2 GOINS v. GKI/EMPLOYERS Opinion of the Court
¶5 Goins testified that even though the gun’s safety lever was in the “safe” position, the gun fired as he lifted his right leg to get into the truck. He said he was carrying the gun in his waistband with a “tactical belt that kind of held [the gun] in position.” Goins acknowledged he chose to carry the gun while working but that neither GKI nor his work duties required it. He explained he had carried a concealed firearm this way for years, both at and outside of work for personal safety.
¶6 Goins also testified that his manager and other co-workers knew he was carrying a firearm every day at work. According to Goins, GKI did not “expressly prohibit[]” employees from carrying firearms during employment, and there was no policy in the company’s employee handbook addressing the issue. Yet, he conceded that security duties were not part of his employment and he had never used the gun for a work- related purpose. Instead, Goins carried the gun while working because he considered the “neighborhood” to be dangerous given the “homeless, vagrants, [and] high crime statistics,” adding that “[n]umerous dead bodies have been found around the area.”
¶7 Goins’ manager testified that he too routinely carried a gun but would leave it in his vehicle while he was working. He corroborated much of Goins’ testimony, including that Goins had no security duties. The manager knew Goins carried a gun while working but warned him “not to carry it on the premises,” especially without “having it on a holster.” The manager acknowledged Goins had not been expressly prohibited from carrying a gun at work, and the safety lever was engaged when he took possession of Goins’ gun after the injury.
¶8 Unlike what Goins claimed, the manager believed Chaney’s to be a safe place to work. Responding to why he leaves his gun in his vehicle while working, the manager explained he did not feel threatened, nothing bad had happened at Chaney’s, and he had never witnessed crime on the property or in the area.

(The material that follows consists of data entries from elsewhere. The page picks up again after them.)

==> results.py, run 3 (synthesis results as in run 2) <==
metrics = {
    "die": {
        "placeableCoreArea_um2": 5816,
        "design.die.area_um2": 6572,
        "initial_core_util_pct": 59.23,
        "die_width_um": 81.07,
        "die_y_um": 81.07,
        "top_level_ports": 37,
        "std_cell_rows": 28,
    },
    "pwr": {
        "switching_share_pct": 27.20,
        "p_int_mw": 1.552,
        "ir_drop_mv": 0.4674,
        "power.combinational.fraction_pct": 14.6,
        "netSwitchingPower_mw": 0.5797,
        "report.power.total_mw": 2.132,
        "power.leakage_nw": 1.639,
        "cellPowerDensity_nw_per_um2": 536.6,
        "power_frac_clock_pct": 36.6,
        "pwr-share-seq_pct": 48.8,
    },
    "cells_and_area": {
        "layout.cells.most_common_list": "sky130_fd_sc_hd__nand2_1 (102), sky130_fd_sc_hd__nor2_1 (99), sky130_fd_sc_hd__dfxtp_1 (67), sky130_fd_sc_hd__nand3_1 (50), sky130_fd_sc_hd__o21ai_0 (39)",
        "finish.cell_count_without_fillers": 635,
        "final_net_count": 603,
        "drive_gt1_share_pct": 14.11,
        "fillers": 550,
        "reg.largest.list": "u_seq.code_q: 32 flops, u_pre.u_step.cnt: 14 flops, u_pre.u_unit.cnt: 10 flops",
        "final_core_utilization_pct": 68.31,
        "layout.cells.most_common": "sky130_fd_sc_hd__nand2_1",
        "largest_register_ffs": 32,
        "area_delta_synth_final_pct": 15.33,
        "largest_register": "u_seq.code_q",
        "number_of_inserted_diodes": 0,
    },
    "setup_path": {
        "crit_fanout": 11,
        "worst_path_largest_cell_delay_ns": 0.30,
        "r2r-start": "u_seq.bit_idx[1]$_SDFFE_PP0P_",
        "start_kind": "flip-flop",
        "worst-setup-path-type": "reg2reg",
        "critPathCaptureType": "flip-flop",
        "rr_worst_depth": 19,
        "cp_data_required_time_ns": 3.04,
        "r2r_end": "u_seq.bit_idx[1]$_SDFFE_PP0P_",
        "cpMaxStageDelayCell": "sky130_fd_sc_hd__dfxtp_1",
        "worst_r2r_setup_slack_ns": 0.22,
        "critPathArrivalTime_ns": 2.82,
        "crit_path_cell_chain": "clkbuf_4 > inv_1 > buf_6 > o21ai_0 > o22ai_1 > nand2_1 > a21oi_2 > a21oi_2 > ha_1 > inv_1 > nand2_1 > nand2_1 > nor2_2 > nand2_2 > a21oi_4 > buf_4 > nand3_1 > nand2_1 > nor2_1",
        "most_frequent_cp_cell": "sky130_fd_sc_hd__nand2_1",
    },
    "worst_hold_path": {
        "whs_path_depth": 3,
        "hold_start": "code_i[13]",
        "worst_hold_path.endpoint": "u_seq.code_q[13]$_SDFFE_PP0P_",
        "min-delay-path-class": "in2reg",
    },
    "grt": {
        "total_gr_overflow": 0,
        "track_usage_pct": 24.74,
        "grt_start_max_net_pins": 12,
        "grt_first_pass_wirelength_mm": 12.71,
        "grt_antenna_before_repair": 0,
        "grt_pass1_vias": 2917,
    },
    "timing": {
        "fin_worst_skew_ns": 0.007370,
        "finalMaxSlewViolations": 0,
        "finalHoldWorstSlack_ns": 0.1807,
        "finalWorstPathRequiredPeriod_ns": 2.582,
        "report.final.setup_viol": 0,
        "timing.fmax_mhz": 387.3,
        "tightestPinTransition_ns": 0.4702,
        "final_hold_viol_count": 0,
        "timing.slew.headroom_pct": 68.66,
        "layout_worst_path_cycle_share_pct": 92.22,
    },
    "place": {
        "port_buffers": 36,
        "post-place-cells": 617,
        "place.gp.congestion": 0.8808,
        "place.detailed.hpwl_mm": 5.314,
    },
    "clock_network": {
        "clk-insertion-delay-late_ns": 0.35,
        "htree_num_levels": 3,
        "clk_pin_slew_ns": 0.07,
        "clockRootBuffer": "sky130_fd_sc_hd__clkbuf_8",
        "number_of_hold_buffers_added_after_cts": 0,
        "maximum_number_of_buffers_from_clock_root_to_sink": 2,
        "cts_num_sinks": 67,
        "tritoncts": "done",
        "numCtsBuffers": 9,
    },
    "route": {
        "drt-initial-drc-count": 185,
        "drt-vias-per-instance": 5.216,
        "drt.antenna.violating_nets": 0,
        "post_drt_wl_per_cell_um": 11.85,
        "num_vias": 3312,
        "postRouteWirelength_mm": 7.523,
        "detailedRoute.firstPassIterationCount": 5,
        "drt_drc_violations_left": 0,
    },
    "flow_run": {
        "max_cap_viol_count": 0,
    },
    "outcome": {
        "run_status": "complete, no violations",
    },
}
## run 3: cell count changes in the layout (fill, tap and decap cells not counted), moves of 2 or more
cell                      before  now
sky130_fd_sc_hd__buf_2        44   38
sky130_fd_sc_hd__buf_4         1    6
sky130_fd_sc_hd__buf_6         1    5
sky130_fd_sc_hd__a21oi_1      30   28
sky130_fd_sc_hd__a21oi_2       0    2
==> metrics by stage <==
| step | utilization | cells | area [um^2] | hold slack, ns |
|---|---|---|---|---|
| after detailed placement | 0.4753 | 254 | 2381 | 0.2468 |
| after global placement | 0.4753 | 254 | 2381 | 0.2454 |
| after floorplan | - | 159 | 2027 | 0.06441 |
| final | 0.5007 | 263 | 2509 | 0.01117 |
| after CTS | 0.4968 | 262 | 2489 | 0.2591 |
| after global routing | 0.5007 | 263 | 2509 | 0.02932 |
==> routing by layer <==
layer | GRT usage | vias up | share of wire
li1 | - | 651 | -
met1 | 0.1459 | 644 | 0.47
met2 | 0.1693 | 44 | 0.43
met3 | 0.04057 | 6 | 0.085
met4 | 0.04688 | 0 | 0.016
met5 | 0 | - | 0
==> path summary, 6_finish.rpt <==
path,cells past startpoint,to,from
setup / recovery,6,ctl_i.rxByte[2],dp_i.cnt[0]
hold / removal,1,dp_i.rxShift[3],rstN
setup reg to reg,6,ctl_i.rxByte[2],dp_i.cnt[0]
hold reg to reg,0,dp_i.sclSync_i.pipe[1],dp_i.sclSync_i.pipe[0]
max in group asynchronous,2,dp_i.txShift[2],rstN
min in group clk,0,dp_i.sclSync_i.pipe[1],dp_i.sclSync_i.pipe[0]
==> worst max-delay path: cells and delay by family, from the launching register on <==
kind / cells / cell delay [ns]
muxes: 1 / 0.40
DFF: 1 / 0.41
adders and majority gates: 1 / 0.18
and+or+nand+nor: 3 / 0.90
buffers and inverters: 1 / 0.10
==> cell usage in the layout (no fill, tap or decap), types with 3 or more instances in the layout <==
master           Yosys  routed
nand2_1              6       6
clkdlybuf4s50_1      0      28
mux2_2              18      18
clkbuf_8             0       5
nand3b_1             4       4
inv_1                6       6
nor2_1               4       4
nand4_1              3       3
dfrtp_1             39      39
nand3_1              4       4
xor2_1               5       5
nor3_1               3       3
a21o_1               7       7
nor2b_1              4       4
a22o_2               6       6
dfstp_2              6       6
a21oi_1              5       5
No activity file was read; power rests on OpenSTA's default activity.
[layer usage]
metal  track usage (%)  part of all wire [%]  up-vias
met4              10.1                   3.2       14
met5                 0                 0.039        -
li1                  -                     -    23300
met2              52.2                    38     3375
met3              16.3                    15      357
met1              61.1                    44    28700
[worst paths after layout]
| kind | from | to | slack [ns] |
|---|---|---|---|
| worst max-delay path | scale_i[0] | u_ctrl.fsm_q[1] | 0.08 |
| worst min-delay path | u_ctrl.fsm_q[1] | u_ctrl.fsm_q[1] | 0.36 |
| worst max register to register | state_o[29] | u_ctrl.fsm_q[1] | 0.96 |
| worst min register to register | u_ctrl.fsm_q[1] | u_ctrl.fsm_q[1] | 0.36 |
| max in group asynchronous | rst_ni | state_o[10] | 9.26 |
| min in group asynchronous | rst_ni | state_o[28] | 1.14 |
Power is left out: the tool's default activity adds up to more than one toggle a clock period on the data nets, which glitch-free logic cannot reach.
<file path="config.mk">
export PLATFORM = sky130hd
export DESIGN_NAME = mlim_engine
export DESIGN_NICKNAME = d
export VERILOG_FILES = /design/src/rtl/mlim_pkg.sv /design/src/rtl/mlim_fetch.sv /design/src/rtl/mlim_decode.sv /design/src/rtl/mlim_array.sv /design/src/rtl/mlim_engine.sv
export SDC_FILE = /design/constraint.sdc
export NUM_CORES = 1
export LEC_CHECK = 0
export ABC_CLOCK_PERIOD_IN_PS = 5300
export BUFFER_PORTS_ARGS = -buffer_cell sky130_fd_sc_hd__buf_2
export CAP_MARGIN = 20
export CORE_ASPECT_RATIO = 1.2
export CORE_MARGIN = 5
export CORE_UTILIZATION = 63
export DETAILED_ROUTE_END_ITERATION = 12
export GPL_ROUTABILITY_DRIVEN = 0
export PLACE_DENSITY_LB_ADDON = 0.05
export SYNTH_ARGS = -nofsm -noshare
export SYNTH_HDL_FRONTEND = slang
export SYNTH_HIERARCHICAL = 1
export SYNTH_SLANG_ARGS = --single-unit
</file>
<file path="constraint.sdc">
create_clock -name clk -period 5.3 [get_ports clk]
set_clock_uncertainty 0.1 [all_clocks]
set_input_delay 0.265 -clock clk [delete_from_list [all_inputs] [get_ports clk]]
set_output_delay 0.265 -clock clk [all_outputs]
set_load 0.005 [all_outputs]
</file>
<file path="config.mk">
export PLATFORM = sky130hd
export DESIGN_NAME = offset_loader
export DESIGN_NICKNAME = d
export VERILOG_FILES = /design/src/rtl/offset_loader_pkg.sv /design/src/rtl/offset_loader_ctrl.sv /design/src/rtl/offset_loader_dp.sv /design/src/rtl/offset_loader.sv
export SDC_FILE = /design/constraint.sdc
export NUM_CORES = 1
export LEC_CHECK = 0
export ABC_AREA = 1
export BUFFER_PORTS_ARGS = -buffer_cell sky130_fd_sc_hd__buf_2
export CAP_MARGIN = 20
export CORE_UTILIZATION = 58
export DETAILED_ROUTE_END_ITERATION = 7
export GPL_TIMING_DRIVEN = 0
export PLACE_DENSITY = 0.92
export SETUP_SLACK_MARGIN = 0.05
export SLEW_MARGIN = 20
export SYNTH_ARGS = -nofsm -noshare
export SYNTH_HDL_FRONTEND = slang
export SYNTH_HIERARCHICAL = 1
export SYNTH_SLANG_ARGS = --single-unit
</file>
<file path="constraint.sdc">
create_clock -name clk -period 4.2 [get_ports clk]
set_input_delay 0.21 -clock clk [delete_from_list [all_inputs] [get_ports clk]]
set_output_delay 0.21 -clock clk [all_outputs]
set_load 0.005 [all_outputs]
</file>
<file path="src/rtl/offset_loader_pkg.sv">
package offset_loader_pkg;

  typedef enum logic [1:0] {
    MODE_PRESET   = 2'd0,
    MODE_PARALLEL = 2'd1,
    MODE_SERIAL   = 2'd2
  } loadMode_e;

  // Strobes from control to datapath
  typedef struct packed {
    logic clear;
    logic loadPreset;
    logic shiftBit;
    logic shiftWord;
    logic serBit;
  } dpStrobe_t;

  localparam int PRESET_W = 11;

  function automatic loadMode_e decodeMode(input logic [2:0] sel);
    case (sel)
      3'b000:         decodeMode = MODE_SERIAL;
      3'b110, 3'b111: decodeMode = MODE_PARALLEL;
      default:        decodeMode = MODE_PRESET;
    endcase
  endfunction

  function automatic logic [PRESET_W-1:0] presetFor(input logic [2:0] sel);
    case (sel)
      3'b001:  presetFor = PRESET_W'(8);
      3'b010:  presetFor = PRESET_W'(16);
      3'b011:  presetFor = PRESET_W'(64);
      3'b100:  presetFor = PRESET_W'(256);
      3'b101:  presetFor = PRESET_W'(1024);
      default: presetFor = '0;
    endcase
  endfunction

endpackage

</file>
<file path="src/rtl/offset_loader_ctrl.sv">
module offset_loader_ctrl
  import offset_loader_pkg::*;
#(
  parameter int OFS_W    = 15,
  parameter int NUM_REGS = 4
) (
  input  logic             clk,
  input  logic             mrstN,
  input  logic             prstN,
  input  logic [2:0]       sel,
  input  logic             parWrEn,
  output dpStrobe_t        stb,
  output logic [OFS_W-1:0] presetVal,
  output logic             done
);

  localparam int TOTAL_BITS = NUM_REGS * OFS_W;
  localparam int CNT_W      = $clog2(TOTAL_BITS + 1);
  localparam logic [CNT_W-1:0] LAST_BIT  = CNT_W'(TOTAL_BITS - 1);
  localparam logic [CNT_W-1:0] LAST_WORD = CNT_W'(NUM_REGS - 1);

  loadMode_e        mode;
  logic [CNT_W-1:0] cnt;
  logic             active;

  assign active = mrstN && prstN && !done;

  always_comb begin
    stb        = '0;
    stb.clear  = !mrstN;
    stb.serBit = sel[0];
    if (active) begin
      case (mode)
        MODE_PRESET:   stb.loadPreset = 1'b1;
        MODE_SERIAL:   stb.shiftBit   = !sel[1];
        MODE_PARALLEL: stb.shiftWord  = parWrEn;
        default:       ;
      endcase
    end
  end

  always_ff @(posedge clk) begin
    if (!mrstN) begin
      mode      <= decodeMode(sel);
      presetVal <= OFS_W'(presetFor(sel));
      cnt       <= '0;
      done      <= 1'b0;
    end else begin
      if (stb.loadPreset) done <= 1'b1;
      if (stb.shiftBit) begin
        cnt <= cnt + 1'b1;
        if (cnt == LAST_BIT) done <= 1'b1;
      end
      if (stb.shiftWord) begin
        cnt <= cnt + 1'b1;
        if (cnt == LAST_WORD) done <= 1'b1;
      end
    end
  end


  mode_hold_chk: assert property (@(posedge clk) disable iff (!mrstN)
    1'b1 |=> $stable(mode));


  done_sticky_chk: assert property (@(posedge clk) disable iff (!mrstN)
    done |=> done);


  prst_pause_chk: assert property (@(posedge clk) disable iff (!mrstN)
    !prstN |=> ($stable(cnt) && $stable(done)));

endmodule

</file>
<file path="src/rtl/offset_loader_dp.sv">
module offset_loader_dp
  import offset_loader_pkg::*;
#(
  parameter int OFS_W    = 15,
  parameter int NUM_REGS = 4
) (
  input  logic                           clk,
  input  dpStrobe_t                      stb,
  input  logic [OFS_W-1:0]               presetVal,
  input  logic [OFS_W-1:0]               wordIn,
  output logic [NUM_REGS-1:0][OFS_W-1:0] ofs
);

  localparam int TOTAL_BITS = NUM_REGS * OFS_W;

  logic [TOTAL_BITS-1:0] chain;

  always_ff @(posedge clk) begin
    if (stb.clear)
      chain <= '0;
    else if (stb.loadPreset)
      chain <= {NUM_REGS{presetVal}};
    else if (stb.shiftBit)
      chain <= {chain[TOTAL_BITS-2:0], stb.serBit};
    else if (stb.shiftWord)
      chain <= {chain[TOTAL_BITS-OFS_W-1:0], wordIn};
  end

  // Register 0 sits at the top of the chain and is filled first
  for (genvar i = 0; i < NUM_REGS; i++) begin : g_slice
    assign ofs[i] = chain[TOTAL_BITS-1-i*OFS_W -: OFS_W];
  end


  idle_hold_chk: assert property (@(posedge clk)
    !(stb.clear || stb.loadPreset || stb.shiftBit || stb.shiftWord) |=> $stable(chain));


  preset_fill_chk: assert property (@(posedge clk)
    (stb.loadPreset && !stb.clear) |=> (ofs[0] == ofs[NUM_REGS-1]) && (ofs[0] == $past(presetVal)));

endmodule

</file>
<file path="src/rtl/offset_loader.sv">
module offset_loader
  import offset_loader_pkg::*;
#(
  parameter int OFS_W  = 15,
  parameter int DATA_W = 36
) (
  input  logic              clk,
  input  logic              mrstN,
  input  logic              prstN,
  input  logic              cfgSelData,
  input  logic              cfgSelEnN,
  input  logic              cfgSel2,
  input  logic              parWrEn,
  input  logic [DATA_W-1:0] parData,
  output logic [OFS_W-1:0]  afOfsA,
  output logic [OFS_W-1:0]  aeOfsA,
  output logic [OFS_W-1:0]  afOfsB,
  output logic [OFS_W-1:0]  aeOfsB,
  output logic              loadDone
);

  localparam int NUM_REGS = 4;

  dpStrobe_t                      stb;
  logic [OFS_W-1:0]               presetVal;
  logic [NUM_REGS-1:0][OFS_W-1:0] ofs;
  logic                           unusedParHigh;

  assign unusedParHigh = ^parData[DATA_W-1:OFS_W];

  offset_loader_ctrl #(.OFS_W(OFS_W), .NUM_REGS(NUM_REGS)) u_ctrl (
    .clk       (clk),
    .mrstN     (mrstN),
    .prstN     (prstN),
    .sel       ({cfgSel2, cfgSelEnN, cfgSelData}),
    .parWrEn   (parWrEn),
    .stb       (stb),
    .presetVal (presetVal),
    .done      (loadDone)
  );

  offset_loader_dp #(.OFS_W(OFS_W), .NUM_REGS(NUM_REGS)) u_dp (
    .clk       (clk),
    .stb       (stb),
    .presetVal (presetVal),
    .wordIn    (parData[OFS_W-1:0]),
    .ofs       (ofs)
  );

  assign afOfsA = ofs[0];
  assign aeOfsA = ofs[1];
  assign afOfsB = ofs[2];
  assign aeOfsB = ofs[3];


  mrst_clear_chk: assert property (@(posedge clk)
    !mrstN |=> (!loadDone && afOfsA == '0 && aeOfsB == '0));

endmodule

</file>
File: config.mk
export PLATFORM = sky130hd
export DESIGN_NAME = capture_timer16
export DESIGN_NICKNAME = d
export VERILOG_FILES = /design/src/rtl/ctmr_pkg.sv /design/src/rtl/ctmr_ctrl.sv /design/src/rtl/ctmr_dpath.sv /design/src/rtl/capture_timer16.sv
export SDC_FILE = /design/constraint.sdc
export NUM_CORES = 1
export LEC_CHECK = 0
export ABC_AREA = 1
export ABC_CLOCK_PERIOD_IN_PS = 4100
export BUFFER_PORTS_ARGS = -buffer_cell sky130_fd_sc_hd__buf_2
export CAP_MARGIN = 30
export CORE_UTILIZATION = 55
export DETAILED_ROUTE_END_ITERATION = 10
export PLACE_DENSITY_LB_ADDON = 0.15
export SLEW_MARGIN = 0
export SYNTH_ARGS = -nofsm -noshare
export SYNTH_HDL_FRONTEND = slang
export SYNTH_SLANG_ARGS = --single-unit
File: constraint.sdc
create_clock -name clk -period 4.1 [get_ports clk]
set_clock_uncertainty 0.05 [all_clocks]
set_input_delay 0 -clock clk [delete_from_list [all_inputs] [get_ports clk]]
set_output_delay 0 -clock clk [all_outputs]
set_load 0.005 [all_outputs]
## config.mk

```make
export PLATFORM = sky130hd
export DESIGN_NAME = vt_oh_gen
export DESIGN_NICKNAME = d
export VERILOG_FILES = /design/src/rtl/vt_oh_gen.sv
export SDC_FILE = /design/constraint.sdc
export NUM_CORES = 1
export LEC_CHECK = 0
export ABC_AREA = 1
export BUFFER_PORTS_ARGS = -buffer_cell sky130_fd_sc_hd__buf_2
export CORE_UTILIZATION = 40
export DETAILED_ROUTE_END_ITERATION = 12
export PLACE_DENSITY_LB_ADDON = 0.3
export RECOVER_POWER = 50
export SYNTH_ARGS = -nofsm -noshare
export SYNTH_HDL_FRONTEND = slang
export SYNTH_SLANG_ARGS = --single-unit
```

## constraint.sdc

```tcl
create_clock -name clk -period 1.4 [get_ports clk]
set_clock_uncertainty 0.1 [all_clocks]
set_input_delay 0.07 -clock clk [delete_from_list [all_inputs] [get_ports clk]]
set_output_delay 0.07 -clock clk [all_outputs]
set_load 0.005 [all_outputs]
```
$ cat src/rtl/irqv_pkg.sv
package irqv_pkg;
  localparam int unsigned ADDR_W = 6;
  localparam logic [ADDR_W-1:0] A_RAW   = 6'h00;
  localparam logic [ADDR_W-1:0] A_IRQST = 6'h01;
  localparam logic [ADDR_W-1:0] A_FIQST = 6'h02;
  localparam logic [ADDR_W-1:0] A_EN    = 6'h03;
  localparam logic [ADDR_W-1:0] A_CLASS = 6'h04;
  localparam logic [ADDR_W-1:0] A_VEC   = 6'h05;
  localparam logic [ADDR_W-1:0] A_DFLT  = 6'h06;
  localparam logic [1:0] RGN_CTRL = 2'b01;
  localparam logic [1:0] RGN_ADDR = 2'b10;
endpackage

$ cat src/rtl/irqv_first_set.sv
module irqv_first_set #(
  parameter int unsigned N = 16,
  localparam int unsigned IW = (N > 1) ? $clog2(N) : 1
) (
  input  logic [N-1:0]  vec_i,
  output logic          found_o,
  output logic [IW-1:0] idx_o
);
  always_comb begin
    found_o = 1'b0;
    idx_o   = '0;
    for (int i = N - 1; i >= 0; i--) begin
      if (vec_i[i]) begin
        found_o = 1'b1;
        idx_o   = IW'(i);
      end
    end
  end
endmodule

$ cat src/rtl/irqv_slots.sv
module irqv_slots #(
  parameter int unsigned N_SRC  = 32,
  parameter int unsigned N_SLOT = 16,
  parameter int unsigned DW     = 32,
  localparam int unsigned SRC_W = $clog2(N_SRC),
  localparam int unsigned IDX_W = $clog2(N_SLOT)
) (
  input  logic                           clk_i,
  input  logic                           rst_ni,
  input  logic                           ctrl_we_i,
  input  logic                           addr_we_i,
  input  logic [IDX_W-1:0]               idx_i,
  input  logic [DW-1:0]                  wdata_i,
  input  logic [N_SRC-1:0]               pend_i,
  output logic [N_SLOT-1:0][SRC_W-1:0]   slot_src_o,
  output logic [N_SLOT-1:0]              slot_en_o,
  output logic [N_SLOT-1:0][DW-1:0]      slot_addr_o,
  output logic [N_SLOT-1:0]              hit_o
);
  for (genvar g = 0; g < N_SLOT; g++) begin : g_slot
    logic sel;
    assign sel = (idx_i == IDX_W'(g));

    always_ff @(posedge clk_i or negedge rst_ni) begin
      if (!rst_ni) begin
        slot_src_o[g]  <= '0;
        slot_en_o[g]   <= 1'b0;
        slot_addr_o[g] <= '0;
      end else begin
        if (ctrl_we_i && sel) begin
          slot_src_o[g] <= wdata_i[SRC_W-1:0];
          slot_en_o[g]  <= wdata_i[SRC_W];
        end
        if (addr_we_i && sel) slot_addr_o[g] <= wdata_i;
      end
    end

    assign hit_o[g] = slot_en_o[g] & pend_i[slot_src_o[g]];
  end
endmodule
**config.mk**
```make
export PLATFORM = sky130hd
export DESIGN_NAME = audio_slot_tx
export DESIGN_NICKNAME = d
export VERILOG_FILES = /design/src/rtl/audio_slot_tx.sv
export SDC_FILE = /design/constraint.sdc
export NUM_CORES = 1
export LEC_CHECK = 0
export CORE_ASPECT_RATIO = 1.2
export CORE_MARGIN = 2
export CORE_UTILIZATION = 30
export CTS_CLUSTER_DIAMETER = 40
export CTS_CLUSTER_SIZE = 40
export DETAILED_ROUTE_END_ITERATION = 10
export GPL_TIMING_DRIVEN = 0
export PLACE_DENSITY_LB_ADDON = 0.08
export SYNTH_ARGS = -nofsm -noshare
export SYNTH_HDL_FRONTEND = slang
export SYNTH_SLANG_ARGS = --single-unit
```
**constraint.sdc**
```tcl
create_clock -name clk -period 3.98 [get_ports clk]
set_input_delay 0.796 -clock clk [delete_from_list [all_inputs] [get_ports clk]]
set_output_delay 0.796 -clock clk [all_outputs]
set_load 0.02 [all_outputs]
```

¶9 After considering the evidence and resolving conflicting facts, the ALJ determined that Goins failed to establish by a preponderance of the evidence that he sustained a compensable injury. Addressing Goins’ position that he carried a gun because he believed the workplace location was unsafe, the ALJ explained that “there must be a causal relationship between the employment and the injury.” The ALJ found in part that Goins owned the gun for two years before he started working for GKI and even if the workplace is in a high-crime area, he “chose to carry a gun on his person at all times, regardless of whether he was at work.” The ALJ therefore
3 GOINS v. GKI/EMPLOYERS Opinion of the Court
denied the claim, concluding that the risk of injury was “wholly personal” to Goins and the risk was not increased by his employment.
¶10 The ALJ affirmed the award on review and Goins filed this statutory special action challenging the award. We have jurisdiction under A.R.S. §§ 12-120.21(A)(2), 23-951(A), and Arizona Rules of Procedure for Special Actions 10(c).
DISCUSSION
¶11 Goins challenges the denial of his claim, asserting the ALJ erred by concluding there was “an insufficient causal relationship between the employment and the injury.” When reviewing a workers’ compensation award, we defer to the ALJ’s factual findings but review questions of law de novo. W. Millwork v. Indus. Comm’n, 256 Ariz. 177, 180, ¶ 13 (App. 2023). We consider the evidence in the light most favorable to upholding the ALJ’s award and will affirm if reasonable evidence supports it. Turner v. Indus. Comm’n, 251 Ariz. 483, 484, ¶¶ 2, 7 (App. 2021).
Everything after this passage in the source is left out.